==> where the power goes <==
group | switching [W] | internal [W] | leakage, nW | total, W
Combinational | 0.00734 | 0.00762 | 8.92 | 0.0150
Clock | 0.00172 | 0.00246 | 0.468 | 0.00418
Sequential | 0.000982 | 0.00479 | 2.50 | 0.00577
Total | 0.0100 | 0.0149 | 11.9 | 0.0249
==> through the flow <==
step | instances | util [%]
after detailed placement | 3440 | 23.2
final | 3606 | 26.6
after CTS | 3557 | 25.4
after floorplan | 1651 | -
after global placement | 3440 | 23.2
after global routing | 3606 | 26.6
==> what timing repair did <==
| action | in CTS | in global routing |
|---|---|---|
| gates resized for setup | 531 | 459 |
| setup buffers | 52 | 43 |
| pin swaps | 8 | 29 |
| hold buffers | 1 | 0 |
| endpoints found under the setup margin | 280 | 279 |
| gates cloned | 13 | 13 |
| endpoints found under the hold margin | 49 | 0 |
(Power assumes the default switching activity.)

#### EXERCISE OBJECTIVE:
Find the word "margin" in the data and copy out each line where it turns up.

#### OUTPUT:
| endpoints found under the setup margin | 280 | 279 |
| endpoints found under the hold margin | 49 | 0 |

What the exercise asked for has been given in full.